What can we do when words fail us?
What happens when we aren’t able to find the words to express ourselves? What can we do if we simply cannot say what we want to?
If someone can’t express themselves using language, perhaps it suggests that language won’t let them say it. Perhaps what they want to say is not allowed to be said. It is taboo, not permitted by society – the words aren’t there to be spoken. Or perhaps what needs to be said is felt so acutely, so deeply, that language seems like too superficial a tool for the job. Perhaps it’s both, in which case one might resort to the following:
I started to scream. I screamed very loudly, shutting my eyes to do it, and listening in amazement to the deafening shindy that filled my head. Once I had started, I could not stop; I stood there, motionless, screaming, whilst they shook me and yelled at me and told me that I was upsetting everybody in earshot. ‘I don’t care,’ I yelled, finding words for my inarticulate passion, ‘I don’t care, I don’t care, I don’t care about anyone, I don’t care, I don’t care, I don’t care.’

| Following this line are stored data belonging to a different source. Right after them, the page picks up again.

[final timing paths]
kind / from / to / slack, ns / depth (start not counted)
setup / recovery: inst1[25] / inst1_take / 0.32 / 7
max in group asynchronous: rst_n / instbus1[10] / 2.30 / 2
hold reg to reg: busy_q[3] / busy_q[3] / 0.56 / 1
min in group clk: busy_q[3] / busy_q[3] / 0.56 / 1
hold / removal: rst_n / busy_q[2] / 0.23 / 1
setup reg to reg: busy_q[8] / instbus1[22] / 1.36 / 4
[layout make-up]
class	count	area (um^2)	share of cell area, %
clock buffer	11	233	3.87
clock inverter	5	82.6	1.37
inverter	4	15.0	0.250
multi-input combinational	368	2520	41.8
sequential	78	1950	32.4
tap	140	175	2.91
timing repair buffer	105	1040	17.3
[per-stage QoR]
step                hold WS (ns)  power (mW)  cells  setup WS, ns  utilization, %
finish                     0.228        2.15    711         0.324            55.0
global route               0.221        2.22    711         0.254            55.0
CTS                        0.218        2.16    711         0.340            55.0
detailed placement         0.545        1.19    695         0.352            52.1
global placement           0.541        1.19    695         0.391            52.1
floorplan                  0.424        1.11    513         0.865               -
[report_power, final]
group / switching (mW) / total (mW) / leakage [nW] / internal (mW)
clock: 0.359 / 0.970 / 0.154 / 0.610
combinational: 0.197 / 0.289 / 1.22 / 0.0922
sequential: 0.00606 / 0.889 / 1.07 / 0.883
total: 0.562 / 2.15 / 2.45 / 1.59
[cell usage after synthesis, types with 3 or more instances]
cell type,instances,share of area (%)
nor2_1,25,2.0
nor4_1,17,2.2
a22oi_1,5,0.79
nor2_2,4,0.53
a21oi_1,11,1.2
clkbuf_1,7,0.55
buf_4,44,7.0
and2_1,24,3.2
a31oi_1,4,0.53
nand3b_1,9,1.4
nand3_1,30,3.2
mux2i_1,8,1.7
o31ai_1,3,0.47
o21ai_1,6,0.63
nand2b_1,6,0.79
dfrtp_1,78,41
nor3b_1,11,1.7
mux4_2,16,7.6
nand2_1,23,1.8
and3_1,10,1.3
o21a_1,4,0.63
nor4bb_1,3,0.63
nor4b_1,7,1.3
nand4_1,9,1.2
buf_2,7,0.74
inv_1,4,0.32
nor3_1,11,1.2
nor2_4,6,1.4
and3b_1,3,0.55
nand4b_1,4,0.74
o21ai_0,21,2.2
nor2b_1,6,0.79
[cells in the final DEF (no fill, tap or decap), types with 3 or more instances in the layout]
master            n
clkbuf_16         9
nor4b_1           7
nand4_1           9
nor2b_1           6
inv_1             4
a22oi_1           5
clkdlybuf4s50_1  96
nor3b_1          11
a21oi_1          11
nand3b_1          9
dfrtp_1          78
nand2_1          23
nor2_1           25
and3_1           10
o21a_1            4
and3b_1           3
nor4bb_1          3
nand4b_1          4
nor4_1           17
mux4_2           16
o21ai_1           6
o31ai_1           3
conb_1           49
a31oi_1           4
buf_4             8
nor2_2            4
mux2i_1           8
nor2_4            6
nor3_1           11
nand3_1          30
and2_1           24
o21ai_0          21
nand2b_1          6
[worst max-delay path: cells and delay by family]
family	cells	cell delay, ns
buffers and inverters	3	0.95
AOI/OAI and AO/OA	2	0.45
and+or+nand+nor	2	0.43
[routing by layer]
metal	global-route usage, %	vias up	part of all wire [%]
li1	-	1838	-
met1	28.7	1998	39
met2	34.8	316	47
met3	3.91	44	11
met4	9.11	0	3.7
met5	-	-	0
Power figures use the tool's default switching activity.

Eventually they got me to sit down, but I went on screaming and moaning and keeping my eyes shut; through the noise I could hear things happening, people coming and going, someone slapped my face, someone tried to put a wet flannel on my head, and all the time I was thinking I must go on doing this until they let me see her. Inside my head it was red and black and very hot, I remember, and I remember also the clearness of my consciousness and the ferocity of my emotion, and myself enduring them, myself neither one nor the other, but enduring them, and not breaking in two.
This astonishing, heart-rending, passionate scream takes place at the heart of Margaret Drabble’s The Millstone. Rosamund Stacey, a young academic and our heroine, has had a baby, in spite of being a single woman. She suffers the indignities given to pregnant women in the sixties who were unmarried – a ‘U’ at the end of the hospital bed, being called ‘Mrs’ by the nurses as ‘a courtesy title’, and suffering people’s general puzzlement as to why she doesn’t ‘have something done about it’ instead. Rosamund, who is quiet but determined, intelligent but unworldly, and who tends to say things like ‘mildly’ and ask ‘whyever not’, somehow gets through her pregnancy and has a baby. But a few weeks later her baby has to return to hospital for an operation:
Possessed by the most fearful anguish, aware, as all must be on such occasions, that my state had changed in ten minutes from unknown bliss to known though undefined sorrow.
Thank God the operation is a success and the baby is said to be recovering well. Rosamund of course wants to go and see her daughter, but is told by the nurse that she can’t. Naturally inclined to do anything at all rather than make a fuss or cause trouble, she eventually agrees to go away, but is ‘out in the corridor before I heard her saying that perhaps in a fortnight or so I might be able to visit.’ Rosamund cannot bear to endure the separation from her baby, in part for herself, but moreover because of the thought of ‘my baby’s small lonely awakening’. She returns to the hospital and insists on seeing her baby, refusing to go away, or be pushed out the door, repeating again and again that she ‘must see’ her baby. Eventually, words evidently failing her, she resorts to this scream. It is made all the more powerful by Rosamund’s quietness, mildness, awkward shyness up to this point. It must be something truly awful to have made her resort to this.
I went to hear Margaret Drabble give a talk last week about women and the novel. She spoke about how she thought of writing as means of ‘creating a future’. I’ve so often thought of that all-too-common piece of advice to write about what you know, to use your experiences, i.e. your past, to inform your writing. I felt very inspired by Drabble’s idea to use writing as a tool to shape the future. Fiction, she said, could be a means of exploring the ‘frontiers and future of female experience’. Yes!
Claire Tomalin wrote that Drabble ‘is one of the few modern novelists who has actually changed government policy, by what she wrote in The Millstone about visiting children in hospital’. Now, thanks in part to Drabble, mothers will never have to scream like Rosamund in order to see their babies. To push at this frontier of experience, Drabble came to the frontier of language; she had to channel ‘inarticulate passion’, the base wordless power of a scream, to achieve change. Society had not allowed her words ‘I’ve come to see my baby’ to be heard or recognised. Only after Rosamund’s unforgettable scream could that bit of language function correctly.
The Millstone is a brilliant novel. It is compelling and deeply affecting, and its power is nicely set off by moments of humour, wry observation, and dry wit. It’s not often in literature that you come across a great and inspiring mother. All too often they’re awful, or dead (see this post I wrote for the Spectator last year on just this subject). With Mother’s Day this coming Sunday, I can’t think of a better novel to read about an unlikely and thoroughly heroic mum.
Tags: book review, feminism, language, London, Margaret Drabble, Mother's Day
March 4, 2013 at 11:16 pm |
Sounds like powerful stuff. I only know Drabble’s later work which didn’t really appeal but clearly I need to go and take a look at her earlier books.